=== Description of the task ===
Once the line containing "-60,30 +60,31 @@" is found in the entries below, restate it and each following line word for word, stopping after the line containing "if (wait_cnt != 5'd0) begin".

*** Opening Dataset extract ***

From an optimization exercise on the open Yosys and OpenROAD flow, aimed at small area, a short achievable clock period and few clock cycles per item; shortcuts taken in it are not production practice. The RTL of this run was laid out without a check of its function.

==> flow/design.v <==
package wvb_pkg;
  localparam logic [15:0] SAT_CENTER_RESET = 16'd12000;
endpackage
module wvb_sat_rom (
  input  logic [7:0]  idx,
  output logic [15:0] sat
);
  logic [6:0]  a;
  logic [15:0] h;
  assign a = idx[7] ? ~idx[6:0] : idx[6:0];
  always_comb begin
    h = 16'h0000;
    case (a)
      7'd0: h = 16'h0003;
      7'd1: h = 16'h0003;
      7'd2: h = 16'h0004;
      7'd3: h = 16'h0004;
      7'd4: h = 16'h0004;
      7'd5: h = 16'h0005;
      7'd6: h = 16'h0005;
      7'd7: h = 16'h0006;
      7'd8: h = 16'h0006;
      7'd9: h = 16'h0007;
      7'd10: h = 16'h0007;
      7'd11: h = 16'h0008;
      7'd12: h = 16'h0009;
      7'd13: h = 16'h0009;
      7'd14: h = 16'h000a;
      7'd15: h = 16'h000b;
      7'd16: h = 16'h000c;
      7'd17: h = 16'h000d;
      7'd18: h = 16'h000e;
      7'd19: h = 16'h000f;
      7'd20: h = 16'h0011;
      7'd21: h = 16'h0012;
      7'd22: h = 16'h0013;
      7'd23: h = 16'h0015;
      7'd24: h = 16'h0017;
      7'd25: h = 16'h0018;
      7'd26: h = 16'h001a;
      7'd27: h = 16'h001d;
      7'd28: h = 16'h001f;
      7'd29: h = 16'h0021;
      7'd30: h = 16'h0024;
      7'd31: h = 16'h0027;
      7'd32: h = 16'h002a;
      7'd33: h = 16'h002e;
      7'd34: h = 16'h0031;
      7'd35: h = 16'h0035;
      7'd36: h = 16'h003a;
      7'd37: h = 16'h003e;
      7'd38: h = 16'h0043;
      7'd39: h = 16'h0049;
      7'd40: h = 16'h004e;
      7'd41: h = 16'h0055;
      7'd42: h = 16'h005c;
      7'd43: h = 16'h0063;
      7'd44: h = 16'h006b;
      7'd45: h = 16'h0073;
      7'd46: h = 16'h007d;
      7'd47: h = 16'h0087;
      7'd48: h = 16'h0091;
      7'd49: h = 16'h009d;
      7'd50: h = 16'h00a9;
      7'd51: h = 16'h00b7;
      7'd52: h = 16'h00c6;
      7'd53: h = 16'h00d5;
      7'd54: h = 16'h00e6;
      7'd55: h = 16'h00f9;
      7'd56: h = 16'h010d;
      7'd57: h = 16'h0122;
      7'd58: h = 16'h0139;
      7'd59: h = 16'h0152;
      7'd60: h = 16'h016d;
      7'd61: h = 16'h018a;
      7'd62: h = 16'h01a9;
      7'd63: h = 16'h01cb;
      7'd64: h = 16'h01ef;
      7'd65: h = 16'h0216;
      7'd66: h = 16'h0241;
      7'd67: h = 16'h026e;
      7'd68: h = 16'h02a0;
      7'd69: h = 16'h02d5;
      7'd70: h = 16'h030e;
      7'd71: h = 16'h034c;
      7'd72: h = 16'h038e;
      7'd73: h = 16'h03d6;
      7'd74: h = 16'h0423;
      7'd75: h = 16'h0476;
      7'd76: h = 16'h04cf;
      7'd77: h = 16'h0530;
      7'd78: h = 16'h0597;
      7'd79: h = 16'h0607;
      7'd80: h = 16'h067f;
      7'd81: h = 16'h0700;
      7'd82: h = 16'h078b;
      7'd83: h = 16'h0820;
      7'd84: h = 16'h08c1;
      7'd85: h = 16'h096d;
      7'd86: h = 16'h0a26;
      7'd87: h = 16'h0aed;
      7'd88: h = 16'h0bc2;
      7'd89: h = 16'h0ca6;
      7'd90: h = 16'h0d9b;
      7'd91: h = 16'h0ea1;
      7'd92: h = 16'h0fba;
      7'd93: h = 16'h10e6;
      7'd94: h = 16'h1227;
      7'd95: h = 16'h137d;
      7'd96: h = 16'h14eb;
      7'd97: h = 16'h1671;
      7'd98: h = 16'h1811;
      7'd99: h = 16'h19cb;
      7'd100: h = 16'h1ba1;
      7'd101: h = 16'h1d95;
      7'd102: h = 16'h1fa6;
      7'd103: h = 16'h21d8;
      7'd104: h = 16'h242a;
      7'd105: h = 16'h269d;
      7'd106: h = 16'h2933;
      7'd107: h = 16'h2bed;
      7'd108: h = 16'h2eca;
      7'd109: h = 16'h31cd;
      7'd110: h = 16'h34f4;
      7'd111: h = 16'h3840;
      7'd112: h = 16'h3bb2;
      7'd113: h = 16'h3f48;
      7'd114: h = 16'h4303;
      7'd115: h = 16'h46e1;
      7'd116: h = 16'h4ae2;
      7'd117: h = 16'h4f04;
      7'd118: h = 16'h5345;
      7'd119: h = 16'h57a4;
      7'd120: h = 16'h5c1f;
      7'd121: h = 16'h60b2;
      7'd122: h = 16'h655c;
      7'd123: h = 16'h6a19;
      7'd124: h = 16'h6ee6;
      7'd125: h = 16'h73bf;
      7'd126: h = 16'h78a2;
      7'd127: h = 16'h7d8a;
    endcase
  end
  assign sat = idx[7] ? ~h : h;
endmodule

*** Closing Dataset extract ***
*** Opening Dataset extract ***

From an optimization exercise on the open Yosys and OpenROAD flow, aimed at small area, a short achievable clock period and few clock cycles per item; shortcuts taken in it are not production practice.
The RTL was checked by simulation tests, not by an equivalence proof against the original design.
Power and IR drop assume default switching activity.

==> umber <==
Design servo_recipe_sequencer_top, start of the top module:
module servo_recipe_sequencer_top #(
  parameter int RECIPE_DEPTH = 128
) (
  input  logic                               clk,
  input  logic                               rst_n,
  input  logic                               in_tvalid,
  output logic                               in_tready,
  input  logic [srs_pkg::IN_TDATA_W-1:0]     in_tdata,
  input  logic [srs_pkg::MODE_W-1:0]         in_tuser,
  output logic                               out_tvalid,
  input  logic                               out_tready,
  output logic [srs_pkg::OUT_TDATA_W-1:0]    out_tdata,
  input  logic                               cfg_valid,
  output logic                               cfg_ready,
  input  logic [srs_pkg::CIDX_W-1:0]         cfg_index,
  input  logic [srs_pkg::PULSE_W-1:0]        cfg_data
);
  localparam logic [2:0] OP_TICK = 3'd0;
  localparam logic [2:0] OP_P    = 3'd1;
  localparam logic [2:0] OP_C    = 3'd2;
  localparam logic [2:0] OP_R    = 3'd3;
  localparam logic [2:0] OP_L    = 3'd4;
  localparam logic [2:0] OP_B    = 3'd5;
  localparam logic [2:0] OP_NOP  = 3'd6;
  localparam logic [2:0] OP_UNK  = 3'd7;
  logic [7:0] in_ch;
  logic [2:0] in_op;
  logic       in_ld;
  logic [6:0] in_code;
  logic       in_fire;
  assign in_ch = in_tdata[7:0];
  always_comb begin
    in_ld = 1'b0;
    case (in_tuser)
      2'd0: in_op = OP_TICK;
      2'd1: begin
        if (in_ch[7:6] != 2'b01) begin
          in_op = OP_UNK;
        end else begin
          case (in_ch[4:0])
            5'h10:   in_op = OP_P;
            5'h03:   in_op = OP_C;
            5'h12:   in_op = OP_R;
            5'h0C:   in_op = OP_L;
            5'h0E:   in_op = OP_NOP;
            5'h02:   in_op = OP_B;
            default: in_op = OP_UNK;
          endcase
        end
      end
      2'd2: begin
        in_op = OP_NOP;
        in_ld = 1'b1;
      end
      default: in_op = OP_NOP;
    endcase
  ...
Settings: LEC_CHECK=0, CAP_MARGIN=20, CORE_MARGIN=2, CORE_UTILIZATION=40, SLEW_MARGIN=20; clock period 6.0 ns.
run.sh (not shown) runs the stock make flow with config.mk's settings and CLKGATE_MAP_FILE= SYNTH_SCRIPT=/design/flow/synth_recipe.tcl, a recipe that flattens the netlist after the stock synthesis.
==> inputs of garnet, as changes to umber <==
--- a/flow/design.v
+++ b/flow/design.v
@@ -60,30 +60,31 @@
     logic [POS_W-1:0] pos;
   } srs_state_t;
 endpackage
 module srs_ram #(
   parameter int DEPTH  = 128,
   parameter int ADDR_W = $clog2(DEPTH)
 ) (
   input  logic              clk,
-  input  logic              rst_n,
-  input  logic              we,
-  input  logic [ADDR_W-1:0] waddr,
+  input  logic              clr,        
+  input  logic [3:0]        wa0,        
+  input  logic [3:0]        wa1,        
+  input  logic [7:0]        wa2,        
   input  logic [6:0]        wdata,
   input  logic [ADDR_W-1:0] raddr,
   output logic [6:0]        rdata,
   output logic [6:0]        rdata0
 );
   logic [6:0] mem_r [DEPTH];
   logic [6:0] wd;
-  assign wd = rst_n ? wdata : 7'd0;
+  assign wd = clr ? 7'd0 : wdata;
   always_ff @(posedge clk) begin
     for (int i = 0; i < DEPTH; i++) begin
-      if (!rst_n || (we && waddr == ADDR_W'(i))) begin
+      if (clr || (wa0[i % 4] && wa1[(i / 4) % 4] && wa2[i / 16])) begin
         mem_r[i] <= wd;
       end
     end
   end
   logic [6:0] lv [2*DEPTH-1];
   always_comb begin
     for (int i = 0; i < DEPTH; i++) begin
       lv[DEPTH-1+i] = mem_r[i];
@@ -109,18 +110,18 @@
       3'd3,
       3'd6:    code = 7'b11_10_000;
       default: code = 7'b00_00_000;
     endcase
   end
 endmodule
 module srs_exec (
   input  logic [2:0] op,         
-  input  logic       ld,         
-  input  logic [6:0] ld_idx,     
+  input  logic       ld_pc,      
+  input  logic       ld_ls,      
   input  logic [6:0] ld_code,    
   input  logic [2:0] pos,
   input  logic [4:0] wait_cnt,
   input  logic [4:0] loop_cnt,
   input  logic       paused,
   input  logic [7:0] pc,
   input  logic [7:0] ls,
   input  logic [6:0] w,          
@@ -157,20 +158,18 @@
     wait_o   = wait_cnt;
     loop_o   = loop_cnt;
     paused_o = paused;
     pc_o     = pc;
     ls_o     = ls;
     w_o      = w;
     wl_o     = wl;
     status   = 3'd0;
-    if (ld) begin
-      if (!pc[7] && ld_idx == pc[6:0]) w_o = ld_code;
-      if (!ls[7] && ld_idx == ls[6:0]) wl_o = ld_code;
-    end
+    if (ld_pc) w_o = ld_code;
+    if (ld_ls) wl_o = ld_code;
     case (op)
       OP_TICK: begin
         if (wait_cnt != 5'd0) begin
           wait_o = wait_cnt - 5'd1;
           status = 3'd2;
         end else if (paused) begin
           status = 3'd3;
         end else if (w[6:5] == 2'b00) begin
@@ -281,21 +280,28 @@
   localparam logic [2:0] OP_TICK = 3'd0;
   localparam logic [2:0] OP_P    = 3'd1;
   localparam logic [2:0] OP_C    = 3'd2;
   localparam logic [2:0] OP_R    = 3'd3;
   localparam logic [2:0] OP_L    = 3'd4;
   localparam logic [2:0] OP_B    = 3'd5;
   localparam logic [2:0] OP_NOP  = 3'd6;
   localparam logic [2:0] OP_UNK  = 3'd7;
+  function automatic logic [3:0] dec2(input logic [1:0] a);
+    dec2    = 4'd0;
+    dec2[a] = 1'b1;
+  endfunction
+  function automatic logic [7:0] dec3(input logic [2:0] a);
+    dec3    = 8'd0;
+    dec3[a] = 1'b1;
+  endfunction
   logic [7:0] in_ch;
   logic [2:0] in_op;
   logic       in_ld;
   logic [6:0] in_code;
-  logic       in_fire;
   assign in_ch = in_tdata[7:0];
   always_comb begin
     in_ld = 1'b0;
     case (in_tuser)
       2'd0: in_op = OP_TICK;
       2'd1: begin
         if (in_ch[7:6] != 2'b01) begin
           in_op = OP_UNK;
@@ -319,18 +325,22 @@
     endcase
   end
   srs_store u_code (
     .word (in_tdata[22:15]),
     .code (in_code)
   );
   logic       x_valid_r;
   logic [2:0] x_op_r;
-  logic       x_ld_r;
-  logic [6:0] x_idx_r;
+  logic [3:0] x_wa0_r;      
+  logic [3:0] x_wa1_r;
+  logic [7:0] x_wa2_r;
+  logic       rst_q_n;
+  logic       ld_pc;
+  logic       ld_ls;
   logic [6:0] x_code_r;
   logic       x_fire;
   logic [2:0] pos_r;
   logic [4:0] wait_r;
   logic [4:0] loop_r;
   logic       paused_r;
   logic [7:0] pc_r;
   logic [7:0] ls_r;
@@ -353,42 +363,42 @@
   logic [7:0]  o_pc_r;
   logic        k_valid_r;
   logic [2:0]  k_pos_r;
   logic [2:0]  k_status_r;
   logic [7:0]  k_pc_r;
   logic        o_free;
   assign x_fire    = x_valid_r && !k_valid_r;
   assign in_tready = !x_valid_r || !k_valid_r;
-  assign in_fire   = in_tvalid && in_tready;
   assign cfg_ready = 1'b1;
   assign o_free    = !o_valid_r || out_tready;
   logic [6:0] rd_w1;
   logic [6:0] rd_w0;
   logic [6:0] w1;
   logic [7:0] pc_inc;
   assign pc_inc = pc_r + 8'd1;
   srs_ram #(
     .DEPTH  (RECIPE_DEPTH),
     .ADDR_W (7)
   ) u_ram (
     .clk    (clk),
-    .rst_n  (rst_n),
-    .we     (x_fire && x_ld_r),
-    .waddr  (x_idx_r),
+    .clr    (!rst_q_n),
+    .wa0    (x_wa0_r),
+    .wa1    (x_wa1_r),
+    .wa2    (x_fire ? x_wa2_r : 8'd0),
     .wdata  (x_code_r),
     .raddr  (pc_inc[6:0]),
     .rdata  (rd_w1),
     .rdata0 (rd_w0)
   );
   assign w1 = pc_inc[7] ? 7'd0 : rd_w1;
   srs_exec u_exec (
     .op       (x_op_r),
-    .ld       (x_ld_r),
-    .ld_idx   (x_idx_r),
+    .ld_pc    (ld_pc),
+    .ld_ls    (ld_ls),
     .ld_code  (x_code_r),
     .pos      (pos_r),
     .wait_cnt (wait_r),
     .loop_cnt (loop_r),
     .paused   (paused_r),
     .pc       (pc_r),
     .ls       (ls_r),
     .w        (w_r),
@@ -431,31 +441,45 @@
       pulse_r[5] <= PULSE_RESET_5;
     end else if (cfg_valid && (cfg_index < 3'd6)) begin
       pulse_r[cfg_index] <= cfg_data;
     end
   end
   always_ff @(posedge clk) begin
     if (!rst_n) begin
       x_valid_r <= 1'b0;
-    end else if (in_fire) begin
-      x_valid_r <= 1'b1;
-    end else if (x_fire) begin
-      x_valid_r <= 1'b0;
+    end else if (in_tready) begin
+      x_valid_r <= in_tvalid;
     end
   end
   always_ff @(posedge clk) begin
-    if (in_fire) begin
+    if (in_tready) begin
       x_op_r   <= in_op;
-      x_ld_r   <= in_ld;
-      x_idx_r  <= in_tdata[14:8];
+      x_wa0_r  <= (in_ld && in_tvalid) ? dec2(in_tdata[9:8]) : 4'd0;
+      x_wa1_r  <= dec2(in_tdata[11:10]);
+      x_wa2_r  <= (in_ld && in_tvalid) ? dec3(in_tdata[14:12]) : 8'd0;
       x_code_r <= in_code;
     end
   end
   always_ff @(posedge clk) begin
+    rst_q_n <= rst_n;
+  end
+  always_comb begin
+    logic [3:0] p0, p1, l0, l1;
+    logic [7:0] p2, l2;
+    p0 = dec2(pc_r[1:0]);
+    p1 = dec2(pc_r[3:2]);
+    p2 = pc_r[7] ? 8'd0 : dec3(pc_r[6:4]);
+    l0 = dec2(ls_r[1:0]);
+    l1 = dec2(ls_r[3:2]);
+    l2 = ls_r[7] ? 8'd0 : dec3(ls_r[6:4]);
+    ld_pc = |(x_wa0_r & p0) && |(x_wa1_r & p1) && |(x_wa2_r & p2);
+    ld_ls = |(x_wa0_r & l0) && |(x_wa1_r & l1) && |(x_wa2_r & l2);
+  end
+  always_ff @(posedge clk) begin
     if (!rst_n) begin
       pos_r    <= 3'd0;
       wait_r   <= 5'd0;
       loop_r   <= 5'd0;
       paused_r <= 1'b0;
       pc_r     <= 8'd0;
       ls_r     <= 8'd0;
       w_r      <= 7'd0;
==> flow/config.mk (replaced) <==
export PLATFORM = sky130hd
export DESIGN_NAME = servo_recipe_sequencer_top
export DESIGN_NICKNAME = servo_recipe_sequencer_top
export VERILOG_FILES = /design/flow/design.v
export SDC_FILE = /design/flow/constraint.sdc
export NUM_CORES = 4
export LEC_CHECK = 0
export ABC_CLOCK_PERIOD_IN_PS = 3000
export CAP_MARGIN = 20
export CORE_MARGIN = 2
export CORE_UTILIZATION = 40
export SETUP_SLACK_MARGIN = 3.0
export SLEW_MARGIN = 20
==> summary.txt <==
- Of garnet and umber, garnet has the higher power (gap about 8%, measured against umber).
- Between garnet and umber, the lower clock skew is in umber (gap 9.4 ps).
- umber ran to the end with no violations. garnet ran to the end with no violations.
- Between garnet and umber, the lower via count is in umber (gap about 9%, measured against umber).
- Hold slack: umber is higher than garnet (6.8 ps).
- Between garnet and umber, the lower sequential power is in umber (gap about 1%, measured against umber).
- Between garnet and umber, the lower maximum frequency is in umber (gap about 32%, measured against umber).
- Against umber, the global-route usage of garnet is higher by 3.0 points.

*** Closing Dataset extract ***
*** Opening Dataset extract ***

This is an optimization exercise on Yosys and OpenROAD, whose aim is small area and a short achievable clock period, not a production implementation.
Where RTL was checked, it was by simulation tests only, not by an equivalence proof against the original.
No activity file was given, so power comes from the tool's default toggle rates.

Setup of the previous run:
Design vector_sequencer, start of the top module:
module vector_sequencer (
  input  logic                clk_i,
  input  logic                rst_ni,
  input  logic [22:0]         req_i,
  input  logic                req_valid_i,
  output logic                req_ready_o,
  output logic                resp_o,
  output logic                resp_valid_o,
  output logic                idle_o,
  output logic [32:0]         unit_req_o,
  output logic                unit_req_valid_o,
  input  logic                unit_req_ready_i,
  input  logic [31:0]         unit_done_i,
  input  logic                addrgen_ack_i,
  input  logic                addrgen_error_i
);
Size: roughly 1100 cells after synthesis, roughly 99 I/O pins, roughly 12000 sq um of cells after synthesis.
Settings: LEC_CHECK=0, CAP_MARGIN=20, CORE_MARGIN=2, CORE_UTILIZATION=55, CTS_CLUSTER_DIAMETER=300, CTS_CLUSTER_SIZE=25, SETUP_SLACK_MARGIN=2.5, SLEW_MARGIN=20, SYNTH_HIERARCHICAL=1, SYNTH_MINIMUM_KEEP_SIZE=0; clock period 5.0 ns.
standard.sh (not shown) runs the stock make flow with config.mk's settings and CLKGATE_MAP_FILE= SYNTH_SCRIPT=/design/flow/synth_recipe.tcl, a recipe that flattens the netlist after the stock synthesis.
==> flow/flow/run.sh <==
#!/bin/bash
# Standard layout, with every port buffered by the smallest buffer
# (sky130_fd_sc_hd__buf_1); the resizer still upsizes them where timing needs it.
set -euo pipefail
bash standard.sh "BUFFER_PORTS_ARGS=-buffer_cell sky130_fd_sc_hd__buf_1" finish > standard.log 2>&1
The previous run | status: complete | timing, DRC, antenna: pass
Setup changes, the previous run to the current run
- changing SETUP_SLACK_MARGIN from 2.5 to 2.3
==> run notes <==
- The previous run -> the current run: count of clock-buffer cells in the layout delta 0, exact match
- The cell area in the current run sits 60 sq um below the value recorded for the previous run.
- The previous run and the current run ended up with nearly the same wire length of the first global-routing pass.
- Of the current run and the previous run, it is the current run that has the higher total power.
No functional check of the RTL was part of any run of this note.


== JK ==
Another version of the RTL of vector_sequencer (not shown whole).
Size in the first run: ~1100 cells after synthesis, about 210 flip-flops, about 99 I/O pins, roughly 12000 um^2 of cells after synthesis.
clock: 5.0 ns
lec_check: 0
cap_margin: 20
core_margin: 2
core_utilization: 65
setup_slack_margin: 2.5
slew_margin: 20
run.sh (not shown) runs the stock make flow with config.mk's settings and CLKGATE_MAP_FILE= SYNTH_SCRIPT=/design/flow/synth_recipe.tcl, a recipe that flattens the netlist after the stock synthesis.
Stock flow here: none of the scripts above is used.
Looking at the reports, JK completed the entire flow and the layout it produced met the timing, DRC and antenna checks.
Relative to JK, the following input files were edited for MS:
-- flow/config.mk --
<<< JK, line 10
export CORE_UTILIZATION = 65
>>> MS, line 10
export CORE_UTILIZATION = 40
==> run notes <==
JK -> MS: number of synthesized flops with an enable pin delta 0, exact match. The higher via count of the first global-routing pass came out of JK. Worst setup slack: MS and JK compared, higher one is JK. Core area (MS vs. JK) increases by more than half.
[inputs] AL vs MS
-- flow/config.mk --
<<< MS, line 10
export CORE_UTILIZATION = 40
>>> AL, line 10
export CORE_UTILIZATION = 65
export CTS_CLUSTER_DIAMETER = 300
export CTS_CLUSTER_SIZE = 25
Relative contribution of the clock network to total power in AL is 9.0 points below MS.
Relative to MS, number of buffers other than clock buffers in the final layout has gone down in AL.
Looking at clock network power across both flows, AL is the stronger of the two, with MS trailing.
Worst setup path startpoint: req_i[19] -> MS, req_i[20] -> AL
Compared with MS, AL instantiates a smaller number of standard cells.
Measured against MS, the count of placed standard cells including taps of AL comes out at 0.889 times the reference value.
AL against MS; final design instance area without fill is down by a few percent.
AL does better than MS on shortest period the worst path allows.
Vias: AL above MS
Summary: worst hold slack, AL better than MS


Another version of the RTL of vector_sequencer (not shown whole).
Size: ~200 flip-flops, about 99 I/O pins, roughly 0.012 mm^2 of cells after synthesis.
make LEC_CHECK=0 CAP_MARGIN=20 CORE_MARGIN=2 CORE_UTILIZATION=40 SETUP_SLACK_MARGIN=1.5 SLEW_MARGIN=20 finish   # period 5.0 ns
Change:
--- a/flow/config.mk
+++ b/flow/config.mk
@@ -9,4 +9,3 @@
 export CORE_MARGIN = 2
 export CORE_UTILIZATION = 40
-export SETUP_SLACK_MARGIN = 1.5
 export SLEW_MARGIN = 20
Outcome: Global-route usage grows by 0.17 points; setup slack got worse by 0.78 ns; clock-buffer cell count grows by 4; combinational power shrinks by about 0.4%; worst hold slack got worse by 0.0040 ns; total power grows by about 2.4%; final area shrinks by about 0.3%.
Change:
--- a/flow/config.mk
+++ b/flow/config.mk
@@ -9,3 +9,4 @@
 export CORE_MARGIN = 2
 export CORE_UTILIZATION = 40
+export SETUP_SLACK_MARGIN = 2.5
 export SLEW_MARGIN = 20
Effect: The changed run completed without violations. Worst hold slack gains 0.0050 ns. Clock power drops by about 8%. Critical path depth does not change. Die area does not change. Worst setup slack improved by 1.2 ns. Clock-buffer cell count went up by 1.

*** Closing Dataset extract ***

=== Output of the exercise ===
@@ -60,30 +60,31 @@
     logic [POS_W-1:0] pos;
   } srs_state_t;
 endpackage
 module srs_ram #(
   parameter int DEPTH  = 128,
   parameter int ADDR_W = $clog2(DEPTH)
 ) (
   input  logic              clk,
-  input  logic              rst_n,
-  input  logic              we,
-  input  logic [ADDR_W-1:0] waddr,
+  input  logic              clr,        
+  input  logic [3:0]        wa0,        
+  input  logic [3:0]        wa1,        
+  input  logic [7:0]        wa2,        
   input  logic [6:0]        wdata,
   input  logic [ADDR_W-1:0] raddr,
   output logic [6:0]        rdata,
   output logic [6:0]        rdata0
 );
   logic [6:0] mem_r [DEPTH];
   logic [6:0] wd;
-  assign wd = rst_n ? wdata : 7'd0;
+  assign wd = clr ? 7'd0 : wdata;
   always_ff @(posedge clk) begin
     for (int i = 0; i < DEPTH; i++) begin
-      if (!rst_n || (we && waddr == ADDR_W'(i))) begin
+      if (clr || (wa0[i % 4] && wa1[(i / 4) % 4] && wa2[i / 16])) begin
         mem_r[i] <= wd;
       end
     end
   end
   logic [6:0] lv [2*DEPTH-1];
   always_comb begin
     for (int i = 0; i < DEPTH; i++) begin
       lv[DEPTH-1+i] = mem_r[i];
@@ -109,18 +110,18 @@
       3'd3,
       3'd6:    code = 7'b11_10_000;
       default: code = 7'b00_00_000;
     endcase
   end
 endmodule
 module srs_exec (
   input  logic [2:0] op,         
-  input  logic       ld,         
-  input  logic [6:0] ld_idx,     
+  input  logic       ld_pc,      
+  input  logic       ld_ls,      
   input  logic [6:0] ld_code,    
   input  logic [2:0] pos,
   input  logic [4:0] wait_cnt,
   input  logic [4:0] loop_cnt,
   input  logic       paused,
   input  logic [7:0] pc,
   input  logic [7:0] ls,
   input  logic [6:0] w,          
@@ -157,20 +158,18 @@
     wait_o   = wait_cnt;
     loop_o   = loop_cnt;
     paused_o = paused;
     pc_o     = pc;
     ls_o     = ls;
     w_o      = w;
     wl_o     = wl;
     status   = 3'd0;
-    if (ld) begin
-      if (!pc[7] && ld_idx == pc[6:0]) w_o = ld_code;
-      if (!ls[7] && ld_idx == ls[6:0]) wl_o = ld_code;
-    end
+    if (ld_pc) w_o = ld_code;
+    if (ld_ls) wl_o = ld_code;
     case (op)
       OP_TICK: begin
         if (wait_cnt != 5'd0) begin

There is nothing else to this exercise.